**Task instructions**
Please report every line in the material below where the word "resized" is found.

**Data for this exercise**
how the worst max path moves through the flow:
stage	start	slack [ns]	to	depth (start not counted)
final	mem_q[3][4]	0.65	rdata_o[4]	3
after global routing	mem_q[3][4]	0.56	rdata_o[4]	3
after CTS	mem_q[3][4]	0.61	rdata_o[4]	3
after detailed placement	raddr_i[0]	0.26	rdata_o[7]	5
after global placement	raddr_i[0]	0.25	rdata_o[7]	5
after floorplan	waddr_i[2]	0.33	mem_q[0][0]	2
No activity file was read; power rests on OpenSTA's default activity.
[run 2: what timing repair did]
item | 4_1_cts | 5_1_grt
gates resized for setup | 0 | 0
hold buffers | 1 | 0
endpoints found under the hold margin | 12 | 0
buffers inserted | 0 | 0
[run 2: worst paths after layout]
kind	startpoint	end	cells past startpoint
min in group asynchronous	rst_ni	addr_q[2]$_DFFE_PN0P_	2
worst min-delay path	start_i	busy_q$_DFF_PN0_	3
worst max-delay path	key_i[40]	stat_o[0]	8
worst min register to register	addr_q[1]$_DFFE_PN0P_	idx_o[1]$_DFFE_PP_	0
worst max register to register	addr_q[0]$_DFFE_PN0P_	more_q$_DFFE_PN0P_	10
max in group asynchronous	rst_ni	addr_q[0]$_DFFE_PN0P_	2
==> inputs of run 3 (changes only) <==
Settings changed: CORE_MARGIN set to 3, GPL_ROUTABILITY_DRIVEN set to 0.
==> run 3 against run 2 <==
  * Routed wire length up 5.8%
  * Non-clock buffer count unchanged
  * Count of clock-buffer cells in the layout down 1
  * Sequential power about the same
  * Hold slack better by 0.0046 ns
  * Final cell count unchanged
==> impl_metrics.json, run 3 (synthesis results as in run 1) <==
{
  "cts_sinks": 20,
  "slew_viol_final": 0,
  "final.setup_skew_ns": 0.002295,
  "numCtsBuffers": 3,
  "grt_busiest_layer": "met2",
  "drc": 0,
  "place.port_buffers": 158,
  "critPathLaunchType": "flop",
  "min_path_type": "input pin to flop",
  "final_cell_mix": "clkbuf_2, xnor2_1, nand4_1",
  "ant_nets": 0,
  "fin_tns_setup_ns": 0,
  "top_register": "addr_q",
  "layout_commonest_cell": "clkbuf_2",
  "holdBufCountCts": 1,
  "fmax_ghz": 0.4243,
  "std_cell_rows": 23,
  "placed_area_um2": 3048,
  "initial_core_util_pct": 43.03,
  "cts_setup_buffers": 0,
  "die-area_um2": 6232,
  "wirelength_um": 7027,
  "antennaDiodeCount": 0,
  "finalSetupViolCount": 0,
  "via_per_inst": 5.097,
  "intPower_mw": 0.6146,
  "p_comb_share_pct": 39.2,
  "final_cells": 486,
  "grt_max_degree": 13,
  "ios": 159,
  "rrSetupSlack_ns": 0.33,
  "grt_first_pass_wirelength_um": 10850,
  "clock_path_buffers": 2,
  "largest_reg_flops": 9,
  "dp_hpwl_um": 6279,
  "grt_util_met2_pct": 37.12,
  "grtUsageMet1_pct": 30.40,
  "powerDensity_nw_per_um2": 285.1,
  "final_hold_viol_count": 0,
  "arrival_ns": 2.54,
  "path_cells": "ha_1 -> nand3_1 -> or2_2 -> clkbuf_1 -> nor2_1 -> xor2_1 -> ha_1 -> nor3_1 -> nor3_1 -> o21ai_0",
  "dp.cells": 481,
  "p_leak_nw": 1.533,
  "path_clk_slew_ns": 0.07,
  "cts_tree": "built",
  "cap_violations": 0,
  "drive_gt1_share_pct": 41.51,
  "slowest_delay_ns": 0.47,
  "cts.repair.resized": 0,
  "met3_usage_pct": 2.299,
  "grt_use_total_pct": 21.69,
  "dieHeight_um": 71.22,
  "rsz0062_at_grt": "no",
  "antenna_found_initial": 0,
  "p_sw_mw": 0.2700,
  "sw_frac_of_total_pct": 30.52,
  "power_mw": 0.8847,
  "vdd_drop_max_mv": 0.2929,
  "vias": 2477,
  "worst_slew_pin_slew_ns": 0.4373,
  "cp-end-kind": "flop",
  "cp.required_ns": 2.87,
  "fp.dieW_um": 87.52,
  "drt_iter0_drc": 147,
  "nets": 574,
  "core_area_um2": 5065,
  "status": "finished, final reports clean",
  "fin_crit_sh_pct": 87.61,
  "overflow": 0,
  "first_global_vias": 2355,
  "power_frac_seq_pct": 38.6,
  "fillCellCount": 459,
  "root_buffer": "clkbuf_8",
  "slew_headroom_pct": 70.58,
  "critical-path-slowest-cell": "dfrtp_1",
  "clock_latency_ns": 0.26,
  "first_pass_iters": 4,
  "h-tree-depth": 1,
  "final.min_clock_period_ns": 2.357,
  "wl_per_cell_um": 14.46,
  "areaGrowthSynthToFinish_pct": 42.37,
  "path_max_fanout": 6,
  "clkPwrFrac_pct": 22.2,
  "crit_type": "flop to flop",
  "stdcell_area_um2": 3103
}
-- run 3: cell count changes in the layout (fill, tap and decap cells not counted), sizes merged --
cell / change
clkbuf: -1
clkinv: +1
### config.mk
export PLATFORM = sky130hd
export DESIGN_NAME = newton_cubic_root_finder
export DESIGN_NICKNAME = d
export VERILOG_FILES = /design/src/ncrf_pkg.sv /design/src/newton_cubic_root_finder.sv
export SDC_FILE = /design/constraint.sdc
export NUM_CORES = 2
export LEC_CHECK = 0
export BUFFER_PORTS_ARGS = -buffer_cell sky130_fd_sc_hd__buf_2
export CORE_ASPECT_RATIO = 0.75
export CORE_MARGIN = 4
export CORE_UTILIZATION = 45
export DETAILED_ROUTE_END_ITERATION = 8
export PLACE_DENSITY_LB_ADDON = 0.15
export SLEW_MARGIN = 20
export SYNTH_ARGS = -nofsm -noshare
export SYNTH_HDL_FRONTEND = slang
export SYNTH_SLANG_ARGS = --single-unit
### constraint.sdc
create_clock -name clk -period 16.3 [get_ports clk]
set_clock_uncertainty 0.15 [all_clocks]
set_input_delay 1.63 -clock clk [delete_from_list [all_inputs] [get_ports clk]]
set_output_delay 1.63 -clock clk [all_outputs]
set_load 0.02 [all_outputs]
$ cat config.mk
export PLATFORM = sky130hd
export DESIGN_NAME = battery_gauge_reading_conditioner_flat
export DESIGN_NICKNAME = d
export VERILOG_FILES = /design/src/sv/bgrc_pkg.sv /design/src/sv/bgrc_in_if.sv /design/src/sv/bgrc_out_if.sv /design/src/sv/bgrc_step.sv /design/src/sv/battery_gauge_reading_conditioner.sv /design/src/flat_wrapper.sv
export SDC_FILE = /design/constraint.sdc
export NUM_CORES = 1
export LEC_CHECK = 0
export ABC_CLOCK_PERIOD_IN_PS = 13200
export BUFFER_PORTS_ARGS = -buffer_cell sky130_fd_sc_hd__buf_2
export CAP_MARGIN = 20
export CORE_UTILIZATION = 60
export CTS_CLUSTER_DIAMETER = 60
export CTS_CLUSTER_SIZE = 10
export DETAILED_ROUTE_END_ITERATION = 8
export PLACE_DENSITY = 0.78
export SLEW_MARGIN = 15
export SYNTH_ARGS = -nofsm -noshare
export SYNTH_HDL_FRONTEND = slang
export SYNTH_HIERARCHICAL = 1
export SYNTH_SLANG_ARGS = --single-unit
$ cat constraint.sdc
create_clock -name clk -period 13.2 [get_ports clk]
set_clock_uncertainty 0.2 [all_clocks]
set_input_delay 3.96 -clock clk [delete_from_list [all_inputs] [get_ports clk]]
set_output_delay 3.96 -clock clk [all_outputs]
set_load 0.03 [all_outputs]
===== config.mk =====
export PLATFORM = sky130hd
export DESIGN_NAME = hhq_queue
export DESIGN_NICKNAME = d
export VERILOG_FILES = /design/src/hw/rtl/hhq_pkg.sv /design/src/hw/rtl/hhq_queue.sv
export SDC_FILE = /design/constraint.sdc
export NUM_CORES = 1
export LEC_CHECK = 0
export ABC_AREA = 0
export BUFFER_PORTS_ARGS = -buffer_cell sky130_fd_sc_hd__buf_2
export CAP_MARGIN = 0
export CORE_MARGIN = 2
export CORE_UTILIZATION = 57
export DETAILED_ROUTE_END_ITERATION = 16
export GPL_TIMING_DRIVEN = 0
export PLACE_DENSITY_LB_ADDON = 0.05
export SYNTH_ARGS = -nofsm -noshare
export SYNTH_HDL_FRONTEND = slang
export SYNTH_SLANG_ARGS = --single-unit

===== constraint.sdc =====
create_clock -name clk -period 4.2 [get_ports clk]
set_input_delay 0.42 -clock clk [delete_from_list [all_inputs] [get_ports clk]]
set_output_delay 0.42 -clock clk [all_outputs]
set_load 0.05 [all_outputs]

**Written solution**
gates resized for setup | 0 | 0
  "cts.repair.resized": 0,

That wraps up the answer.